━━ Record set

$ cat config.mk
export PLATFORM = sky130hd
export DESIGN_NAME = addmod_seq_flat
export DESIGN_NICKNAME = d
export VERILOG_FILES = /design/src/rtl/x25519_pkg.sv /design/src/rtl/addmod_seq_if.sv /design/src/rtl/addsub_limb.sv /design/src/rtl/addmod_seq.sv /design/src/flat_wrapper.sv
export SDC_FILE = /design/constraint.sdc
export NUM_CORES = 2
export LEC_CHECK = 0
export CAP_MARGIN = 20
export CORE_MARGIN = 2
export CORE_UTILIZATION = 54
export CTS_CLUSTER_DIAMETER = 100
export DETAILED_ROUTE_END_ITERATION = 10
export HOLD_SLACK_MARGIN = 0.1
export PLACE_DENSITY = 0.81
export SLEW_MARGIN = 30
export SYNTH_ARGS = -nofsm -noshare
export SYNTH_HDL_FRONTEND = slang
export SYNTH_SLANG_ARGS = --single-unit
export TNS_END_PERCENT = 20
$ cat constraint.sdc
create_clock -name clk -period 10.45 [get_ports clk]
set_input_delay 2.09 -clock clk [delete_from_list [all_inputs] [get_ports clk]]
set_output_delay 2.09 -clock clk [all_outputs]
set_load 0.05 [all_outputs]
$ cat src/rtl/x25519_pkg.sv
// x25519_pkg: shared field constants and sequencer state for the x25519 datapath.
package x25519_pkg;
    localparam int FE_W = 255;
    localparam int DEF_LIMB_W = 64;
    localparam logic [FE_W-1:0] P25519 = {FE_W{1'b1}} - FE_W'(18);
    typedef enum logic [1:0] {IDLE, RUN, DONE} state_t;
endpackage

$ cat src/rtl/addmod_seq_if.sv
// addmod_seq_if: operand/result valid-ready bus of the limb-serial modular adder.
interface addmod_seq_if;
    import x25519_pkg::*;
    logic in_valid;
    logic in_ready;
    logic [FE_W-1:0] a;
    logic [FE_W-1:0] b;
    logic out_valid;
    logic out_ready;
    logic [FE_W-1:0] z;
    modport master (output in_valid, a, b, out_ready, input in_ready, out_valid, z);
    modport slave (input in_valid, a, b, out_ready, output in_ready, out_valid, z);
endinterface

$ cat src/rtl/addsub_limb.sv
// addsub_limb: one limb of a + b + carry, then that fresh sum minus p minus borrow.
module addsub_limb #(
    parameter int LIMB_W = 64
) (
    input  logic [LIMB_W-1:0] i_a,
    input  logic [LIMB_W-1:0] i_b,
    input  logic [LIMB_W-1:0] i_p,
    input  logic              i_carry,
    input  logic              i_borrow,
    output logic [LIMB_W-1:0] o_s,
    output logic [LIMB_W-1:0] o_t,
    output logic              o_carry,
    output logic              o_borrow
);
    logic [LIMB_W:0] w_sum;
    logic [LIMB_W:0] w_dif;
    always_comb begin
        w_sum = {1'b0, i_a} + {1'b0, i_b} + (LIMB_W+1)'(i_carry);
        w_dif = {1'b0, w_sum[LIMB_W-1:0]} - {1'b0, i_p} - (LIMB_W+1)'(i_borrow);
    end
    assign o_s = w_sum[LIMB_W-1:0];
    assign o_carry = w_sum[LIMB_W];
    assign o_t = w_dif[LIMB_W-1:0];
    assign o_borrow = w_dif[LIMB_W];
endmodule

━━━━
━━ Record set

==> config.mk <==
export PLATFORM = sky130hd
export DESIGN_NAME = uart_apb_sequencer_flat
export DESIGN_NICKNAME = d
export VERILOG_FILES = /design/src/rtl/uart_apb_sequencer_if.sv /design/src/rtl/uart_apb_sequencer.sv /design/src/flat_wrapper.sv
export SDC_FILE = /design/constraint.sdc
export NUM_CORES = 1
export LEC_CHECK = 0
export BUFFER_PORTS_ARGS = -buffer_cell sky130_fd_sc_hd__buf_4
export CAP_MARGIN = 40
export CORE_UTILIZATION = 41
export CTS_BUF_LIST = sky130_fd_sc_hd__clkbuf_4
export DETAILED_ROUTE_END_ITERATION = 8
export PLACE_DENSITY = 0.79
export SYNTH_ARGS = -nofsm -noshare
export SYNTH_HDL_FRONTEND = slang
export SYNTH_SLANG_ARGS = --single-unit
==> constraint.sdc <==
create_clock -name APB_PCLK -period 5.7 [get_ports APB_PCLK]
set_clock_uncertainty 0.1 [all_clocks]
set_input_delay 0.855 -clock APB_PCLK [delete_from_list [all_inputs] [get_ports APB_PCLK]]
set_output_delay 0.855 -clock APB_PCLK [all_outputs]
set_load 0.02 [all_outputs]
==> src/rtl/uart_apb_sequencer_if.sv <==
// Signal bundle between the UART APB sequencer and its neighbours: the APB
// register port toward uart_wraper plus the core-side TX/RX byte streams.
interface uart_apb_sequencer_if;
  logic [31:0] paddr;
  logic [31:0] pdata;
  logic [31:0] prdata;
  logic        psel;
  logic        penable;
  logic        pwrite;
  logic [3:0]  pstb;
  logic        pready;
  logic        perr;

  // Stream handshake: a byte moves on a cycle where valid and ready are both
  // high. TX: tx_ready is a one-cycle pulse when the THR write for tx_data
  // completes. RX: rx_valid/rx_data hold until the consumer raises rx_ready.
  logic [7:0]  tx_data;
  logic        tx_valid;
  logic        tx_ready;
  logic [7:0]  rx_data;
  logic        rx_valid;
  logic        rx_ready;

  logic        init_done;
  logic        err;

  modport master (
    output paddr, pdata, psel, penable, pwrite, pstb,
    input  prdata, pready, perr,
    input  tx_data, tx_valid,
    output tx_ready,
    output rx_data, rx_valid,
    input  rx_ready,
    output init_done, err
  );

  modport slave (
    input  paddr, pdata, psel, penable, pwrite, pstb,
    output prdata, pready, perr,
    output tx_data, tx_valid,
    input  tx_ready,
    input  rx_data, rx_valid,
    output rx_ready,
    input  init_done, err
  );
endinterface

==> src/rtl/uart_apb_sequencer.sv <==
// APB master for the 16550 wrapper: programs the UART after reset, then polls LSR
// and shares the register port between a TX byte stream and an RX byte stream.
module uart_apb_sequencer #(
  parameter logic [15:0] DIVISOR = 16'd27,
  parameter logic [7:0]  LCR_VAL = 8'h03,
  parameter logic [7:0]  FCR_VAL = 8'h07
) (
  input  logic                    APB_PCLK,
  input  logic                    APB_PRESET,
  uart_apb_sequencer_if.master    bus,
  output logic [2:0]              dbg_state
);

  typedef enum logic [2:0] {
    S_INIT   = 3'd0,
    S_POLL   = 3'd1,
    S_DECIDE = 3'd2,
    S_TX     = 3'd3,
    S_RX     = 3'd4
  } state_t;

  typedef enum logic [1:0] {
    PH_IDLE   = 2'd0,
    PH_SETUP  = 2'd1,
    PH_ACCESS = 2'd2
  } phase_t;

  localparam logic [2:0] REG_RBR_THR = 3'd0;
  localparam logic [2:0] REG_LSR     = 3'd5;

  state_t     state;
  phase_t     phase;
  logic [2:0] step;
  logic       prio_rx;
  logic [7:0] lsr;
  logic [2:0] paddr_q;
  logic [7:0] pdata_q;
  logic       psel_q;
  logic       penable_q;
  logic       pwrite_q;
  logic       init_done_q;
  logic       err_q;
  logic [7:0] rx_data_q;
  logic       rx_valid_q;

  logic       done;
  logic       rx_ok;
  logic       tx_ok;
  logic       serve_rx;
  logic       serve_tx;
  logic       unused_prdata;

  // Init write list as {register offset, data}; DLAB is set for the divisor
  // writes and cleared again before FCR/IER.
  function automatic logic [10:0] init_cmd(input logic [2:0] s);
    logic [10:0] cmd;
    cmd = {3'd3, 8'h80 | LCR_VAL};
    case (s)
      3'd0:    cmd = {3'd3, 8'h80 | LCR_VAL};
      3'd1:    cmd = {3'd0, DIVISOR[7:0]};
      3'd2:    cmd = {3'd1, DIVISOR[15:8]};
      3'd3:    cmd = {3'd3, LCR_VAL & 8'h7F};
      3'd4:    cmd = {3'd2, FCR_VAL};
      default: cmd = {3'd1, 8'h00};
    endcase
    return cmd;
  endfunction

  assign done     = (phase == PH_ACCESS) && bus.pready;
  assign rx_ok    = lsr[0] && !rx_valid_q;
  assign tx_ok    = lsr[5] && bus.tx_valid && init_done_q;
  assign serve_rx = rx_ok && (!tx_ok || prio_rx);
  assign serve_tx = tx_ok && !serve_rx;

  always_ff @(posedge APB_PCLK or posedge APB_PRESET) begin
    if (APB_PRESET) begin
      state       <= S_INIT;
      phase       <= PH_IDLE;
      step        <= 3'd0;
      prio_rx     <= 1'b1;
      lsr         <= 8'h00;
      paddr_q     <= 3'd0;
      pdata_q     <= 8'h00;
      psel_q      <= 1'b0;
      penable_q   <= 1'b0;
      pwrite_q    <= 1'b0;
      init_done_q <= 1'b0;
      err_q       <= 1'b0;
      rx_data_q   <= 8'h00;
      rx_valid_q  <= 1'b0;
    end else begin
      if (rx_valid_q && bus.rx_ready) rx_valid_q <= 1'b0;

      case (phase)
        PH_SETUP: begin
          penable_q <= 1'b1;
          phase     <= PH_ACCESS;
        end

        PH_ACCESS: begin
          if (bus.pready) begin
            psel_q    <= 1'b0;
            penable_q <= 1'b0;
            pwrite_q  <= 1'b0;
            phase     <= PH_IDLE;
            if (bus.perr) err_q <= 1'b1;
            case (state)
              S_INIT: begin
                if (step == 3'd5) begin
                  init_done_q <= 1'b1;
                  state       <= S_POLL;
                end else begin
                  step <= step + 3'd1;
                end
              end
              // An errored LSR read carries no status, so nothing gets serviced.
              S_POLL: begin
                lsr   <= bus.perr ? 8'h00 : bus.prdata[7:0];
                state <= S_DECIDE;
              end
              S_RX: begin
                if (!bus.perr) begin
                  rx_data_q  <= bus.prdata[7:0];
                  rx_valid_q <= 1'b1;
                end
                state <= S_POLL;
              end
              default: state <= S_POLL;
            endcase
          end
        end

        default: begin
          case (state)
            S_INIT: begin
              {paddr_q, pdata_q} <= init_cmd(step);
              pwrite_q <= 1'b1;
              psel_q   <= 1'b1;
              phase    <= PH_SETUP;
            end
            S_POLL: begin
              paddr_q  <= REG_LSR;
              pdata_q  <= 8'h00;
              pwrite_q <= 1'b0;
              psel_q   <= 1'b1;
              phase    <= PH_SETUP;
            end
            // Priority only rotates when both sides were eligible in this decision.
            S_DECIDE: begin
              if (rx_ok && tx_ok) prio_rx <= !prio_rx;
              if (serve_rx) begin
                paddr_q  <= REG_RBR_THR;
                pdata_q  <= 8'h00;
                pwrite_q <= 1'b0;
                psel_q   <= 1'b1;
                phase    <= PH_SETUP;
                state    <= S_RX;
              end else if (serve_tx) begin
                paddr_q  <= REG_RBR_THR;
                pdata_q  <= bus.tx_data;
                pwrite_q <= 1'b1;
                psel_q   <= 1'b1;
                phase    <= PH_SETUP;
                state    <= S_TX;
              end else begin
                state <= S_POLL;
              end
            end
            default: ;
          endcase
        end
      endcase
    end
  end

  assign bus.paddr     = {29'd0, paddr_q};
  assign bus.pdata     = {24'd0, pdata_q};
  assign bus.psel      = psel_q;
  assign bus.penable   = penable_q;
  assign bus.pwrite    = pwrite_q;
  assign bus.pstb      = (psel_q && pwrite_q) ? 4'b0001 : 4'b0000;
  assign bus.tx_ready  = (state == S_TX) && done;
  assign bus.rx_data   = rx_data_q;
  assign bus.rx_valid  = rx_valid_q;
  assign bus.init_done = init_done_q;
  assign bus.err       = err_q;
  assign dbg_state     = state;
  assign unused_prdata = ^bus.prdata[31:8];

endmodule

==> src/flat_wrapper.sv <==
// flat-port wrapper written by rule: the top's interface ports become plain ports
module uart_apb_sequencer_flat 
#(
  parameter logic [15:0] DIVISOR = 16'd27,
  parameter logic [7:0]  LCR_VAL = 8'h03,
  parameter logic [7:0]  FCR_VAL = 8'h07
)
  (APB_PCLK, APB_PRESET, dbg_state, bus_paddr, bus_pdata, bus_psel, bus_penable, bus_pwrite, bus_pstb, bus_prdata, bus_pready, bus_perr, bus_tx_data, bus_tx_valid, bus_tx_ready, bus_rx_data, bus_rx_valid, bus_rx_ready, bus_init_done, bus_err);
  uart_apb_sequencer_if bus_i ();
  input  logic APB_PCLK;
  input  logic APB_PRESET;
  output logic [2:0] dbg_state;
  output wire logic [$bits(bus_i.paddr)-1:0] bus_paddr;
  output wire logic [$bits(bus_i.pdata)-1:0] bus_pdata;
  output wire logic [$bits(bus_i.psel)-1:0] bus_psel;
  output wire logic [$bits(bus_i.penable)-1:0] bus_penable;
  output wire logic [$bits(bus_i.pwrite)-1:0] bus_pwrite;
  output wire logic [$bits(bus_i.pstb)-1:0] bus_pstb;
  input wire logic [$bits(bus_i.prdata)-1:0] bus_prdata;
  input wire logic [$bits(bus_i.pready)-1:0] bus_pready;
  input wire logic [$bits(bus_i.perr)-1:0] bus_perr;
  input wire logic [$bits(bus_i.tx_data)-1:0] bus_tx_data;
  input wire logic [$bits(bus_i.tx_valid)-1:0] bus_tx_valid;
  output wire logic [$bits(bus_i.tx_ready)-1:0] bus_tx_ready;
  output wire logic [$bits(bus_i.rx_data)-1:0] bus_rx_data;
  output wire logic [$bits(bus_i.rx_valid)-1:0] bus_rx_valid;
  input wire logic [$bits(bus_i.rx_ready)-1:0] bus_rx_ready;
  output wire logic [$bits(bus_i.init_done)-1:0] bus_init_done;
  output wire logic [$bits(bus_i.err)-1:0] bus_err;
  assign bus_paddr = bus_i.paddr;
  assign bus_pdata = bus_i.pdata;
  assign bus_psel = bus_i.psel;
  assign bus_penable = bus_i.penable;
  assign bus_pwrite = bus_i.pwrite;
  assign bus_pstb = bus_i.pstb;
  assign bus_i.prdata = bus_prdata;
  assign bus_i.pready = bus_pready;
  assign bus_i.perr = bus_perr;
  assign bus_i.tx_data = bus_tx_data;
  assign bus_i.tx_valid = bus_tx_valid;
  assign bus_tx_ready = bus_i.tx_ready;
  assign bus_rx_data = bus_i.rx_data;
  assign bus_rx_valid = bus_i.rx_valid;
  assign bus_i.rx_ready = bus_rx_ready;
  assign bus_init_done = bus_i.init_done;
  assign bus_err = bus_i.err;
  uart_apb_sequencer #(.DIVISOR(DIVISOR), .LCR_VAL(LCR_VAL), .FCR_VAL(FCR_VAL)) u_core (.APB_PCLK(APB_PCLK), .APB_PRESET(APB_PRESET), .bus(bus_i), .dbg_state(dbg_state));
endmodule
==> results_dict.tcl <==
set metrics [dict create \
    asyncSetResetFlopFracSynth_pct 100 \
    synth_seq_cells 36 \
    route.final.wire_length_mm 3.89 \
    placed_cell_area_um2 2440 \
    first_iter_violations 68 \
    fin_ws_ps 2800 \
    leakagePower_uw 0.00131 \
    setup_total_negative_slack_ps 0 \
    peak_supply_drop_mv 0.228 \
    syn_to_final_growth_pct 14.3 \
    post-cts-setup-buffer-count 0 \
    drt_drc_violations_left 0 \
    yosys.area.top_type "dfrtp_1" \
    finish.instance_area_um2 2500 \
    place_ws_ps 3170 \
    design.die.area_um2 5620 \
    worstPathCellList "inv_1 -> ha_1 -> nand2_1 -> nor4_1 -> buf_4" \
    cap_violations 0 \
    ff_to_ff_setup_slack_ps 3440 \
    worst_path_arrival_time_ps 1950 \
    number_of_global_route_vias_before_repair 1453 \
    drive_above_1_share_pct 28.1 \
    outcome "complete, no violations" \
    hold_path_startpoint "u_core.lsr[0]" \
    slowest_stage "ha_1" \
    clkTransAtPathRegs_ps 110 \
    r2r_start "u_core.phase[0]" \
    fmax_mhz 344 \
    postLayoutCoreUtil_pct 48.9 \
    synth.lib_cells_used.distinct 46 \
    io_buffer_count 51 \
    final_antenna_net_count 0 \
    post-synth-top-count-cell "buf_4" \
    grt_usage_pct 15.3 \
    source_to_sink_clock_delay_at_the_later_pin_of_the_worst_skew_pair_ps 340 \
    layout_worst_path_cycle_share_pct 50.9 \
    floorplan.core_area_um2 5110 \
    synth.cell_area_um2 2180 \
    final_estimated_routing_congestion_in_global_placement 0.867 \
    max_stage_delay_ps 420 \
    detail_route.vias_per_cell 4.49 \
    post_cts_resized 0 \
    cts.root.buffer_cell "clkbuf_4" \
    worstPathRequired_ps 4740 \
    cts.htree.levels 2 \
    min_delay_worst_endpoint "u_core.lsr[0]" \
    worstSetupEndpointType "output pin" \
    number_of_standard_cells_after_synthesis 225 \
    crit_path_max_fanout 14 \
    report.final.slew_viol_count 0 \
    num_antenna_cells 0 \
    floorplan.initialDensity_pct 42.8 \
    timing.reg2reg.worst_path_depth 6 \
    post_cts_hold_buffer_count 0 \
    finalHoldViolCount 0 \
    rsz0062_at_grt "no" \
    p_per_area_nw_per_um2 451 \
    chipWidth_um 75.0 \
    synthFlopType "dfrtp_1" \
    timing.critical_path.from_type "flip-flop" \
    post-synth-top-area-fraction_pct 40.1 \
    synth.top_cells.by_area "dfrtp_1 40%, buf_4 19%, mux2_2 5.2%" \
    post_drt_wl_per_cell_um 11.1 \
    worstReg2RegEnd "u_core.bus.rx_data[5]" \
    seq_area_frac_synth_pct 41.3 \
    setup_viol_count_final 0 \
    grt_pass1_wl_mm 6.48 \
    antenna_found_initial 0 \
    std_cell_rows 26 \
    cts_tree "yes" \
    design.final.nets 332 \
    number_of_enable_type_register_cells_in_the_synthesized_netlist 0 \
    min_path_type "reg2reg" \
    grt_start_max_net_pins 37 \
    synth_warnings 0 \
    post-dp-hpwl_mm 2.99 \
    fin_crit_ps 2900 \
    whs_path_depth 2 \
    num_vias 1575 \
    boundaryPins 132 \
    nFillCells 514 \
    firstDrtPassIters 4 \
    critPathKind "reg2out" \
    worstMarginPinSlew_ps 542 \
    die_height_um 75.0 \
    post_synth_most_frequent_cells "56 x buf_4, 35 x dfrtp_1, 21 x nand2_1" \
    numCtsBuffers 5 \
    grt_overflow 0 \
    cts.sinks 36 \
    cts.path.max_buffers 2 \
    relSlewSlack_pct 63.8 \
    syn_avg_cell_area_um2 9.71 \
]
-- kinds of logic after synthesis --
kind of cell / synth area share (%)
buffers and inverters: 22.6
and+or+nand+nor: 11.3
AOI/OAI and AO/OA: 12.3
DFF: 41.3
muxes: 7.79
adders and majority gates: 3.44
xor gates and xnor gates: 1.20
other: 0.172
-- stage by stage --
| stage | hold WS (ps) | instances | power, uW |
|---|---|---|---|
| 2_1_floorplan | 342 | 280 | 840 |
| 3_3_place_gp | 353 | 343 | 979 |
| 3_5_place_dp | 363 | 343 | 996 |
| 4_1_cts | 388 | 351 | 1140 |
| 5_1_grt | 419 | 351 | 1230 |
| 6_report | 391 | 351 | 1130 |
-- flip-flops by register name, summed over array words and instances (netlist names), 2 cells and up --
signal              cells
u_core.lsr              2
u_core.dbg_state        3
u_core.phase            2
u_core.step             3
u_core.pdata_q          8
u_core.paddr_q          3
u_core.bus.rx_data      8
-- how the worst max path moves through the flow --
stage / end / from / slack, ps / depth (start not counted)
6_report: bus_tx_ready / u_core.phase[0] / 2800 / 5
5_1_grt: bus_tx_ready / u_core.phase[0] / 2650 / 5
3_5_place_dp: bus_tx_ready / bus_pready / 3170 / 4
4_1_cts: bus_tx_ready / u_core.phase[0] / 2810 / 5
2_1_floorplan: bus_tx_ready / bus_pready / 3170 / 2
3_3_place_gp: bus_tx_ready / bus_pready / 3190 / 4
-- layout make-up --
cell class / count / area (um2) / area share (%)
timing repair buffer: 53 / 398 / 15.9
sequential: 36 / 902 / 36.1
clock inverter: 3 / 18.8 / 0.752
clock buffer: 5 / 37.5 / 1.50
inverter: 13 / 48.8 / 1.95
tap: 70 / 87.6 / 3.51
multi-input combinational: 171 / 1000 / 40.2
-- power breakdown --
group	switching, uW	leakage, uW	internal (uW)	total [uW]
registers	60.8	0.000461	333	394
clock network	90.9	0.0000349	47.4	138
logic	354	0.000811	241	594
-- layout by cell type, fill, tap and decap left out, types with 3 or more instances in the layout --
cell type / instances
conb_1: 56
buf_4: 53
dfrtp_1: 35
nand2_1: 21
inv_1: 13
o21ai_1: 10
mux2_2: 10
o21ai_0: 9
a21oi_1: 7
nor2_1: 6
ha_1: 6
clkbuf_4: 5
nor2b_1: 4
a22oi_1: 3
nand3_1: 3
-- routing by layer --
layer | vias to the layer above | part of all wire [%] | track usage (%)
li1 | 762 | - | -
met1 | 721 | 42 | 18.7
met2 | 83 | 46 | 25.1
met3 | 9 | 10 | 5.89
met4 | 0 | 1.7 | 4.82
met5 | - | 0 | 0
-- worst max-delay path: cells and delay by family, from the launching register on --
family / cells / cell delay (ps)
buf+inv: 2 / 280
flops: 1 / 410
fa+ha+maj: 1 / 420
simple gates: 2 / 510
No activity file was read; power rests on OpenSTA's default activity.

━━━━
━━ Record set

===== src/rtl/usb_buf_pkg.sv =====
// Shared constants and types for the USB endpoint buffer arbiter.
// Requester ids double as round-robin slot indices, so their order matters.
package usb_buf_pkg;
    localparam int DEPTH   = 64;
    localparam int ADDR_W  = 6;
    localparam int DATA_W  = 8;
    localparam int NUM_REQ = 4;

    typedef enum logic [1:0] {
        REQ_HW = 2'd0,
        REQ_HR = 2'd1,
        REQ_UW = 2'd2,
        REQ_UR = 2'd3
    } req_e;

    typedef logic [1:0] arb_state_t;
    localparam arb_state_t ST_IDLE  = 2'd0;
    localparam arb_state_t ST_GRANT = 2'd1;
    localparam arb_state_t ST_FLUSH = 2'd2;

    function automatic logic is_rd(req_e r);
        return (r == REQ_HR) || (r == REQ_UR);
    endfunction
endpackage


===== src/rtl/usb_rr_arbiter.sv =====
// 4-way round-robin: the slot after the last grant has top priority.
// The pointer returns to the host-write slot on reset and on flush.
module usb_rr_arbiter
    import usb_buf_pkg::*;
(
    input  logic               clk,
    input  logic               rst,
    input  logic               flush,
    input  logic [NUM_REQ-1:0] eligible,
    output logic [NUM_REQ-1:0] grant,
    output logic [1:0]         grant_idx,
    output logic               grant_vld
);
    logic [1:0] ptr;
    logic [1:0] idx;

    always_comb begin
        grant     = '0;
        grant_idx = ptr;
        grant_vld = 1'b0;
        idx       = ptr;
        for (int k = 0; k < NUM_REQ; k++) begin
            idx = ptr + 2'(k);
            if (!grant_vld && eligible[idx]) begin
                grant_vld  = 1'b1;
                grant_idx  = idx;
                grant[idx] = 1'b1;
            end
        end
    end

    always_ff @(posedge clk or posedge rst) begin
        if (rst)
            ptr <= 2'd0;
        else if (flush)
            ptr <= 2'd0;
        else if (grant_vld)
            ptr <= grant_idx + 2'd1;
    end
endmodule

━━━━

Task statement:
Reproduce exactly, and with no other material, the lines between those holding "assign bus_i.pready = bus_pready;" and "assign bus_err = bus_i.err;", inclusive.

Answer area:
  assign bus_i.pready = bus_pready;
  assign bus_i.perr = bus_perr;
  assign bus_i.tx_data = bus_tx_data;
  assign bus_i.tx_valid = bus_tx_valid;
  assign bus_tx_ready = bus_i.tx_ready;
  assign bus_rx_data = bus_i.rx_data;
  assign bus_rx_valid = bus_i.rx_valid;
  assign bus_i.rx_ready = bus_rx_ready;
  assign bus_init_done = bus_i.init_done;
  assign bus_err = bus_i.err;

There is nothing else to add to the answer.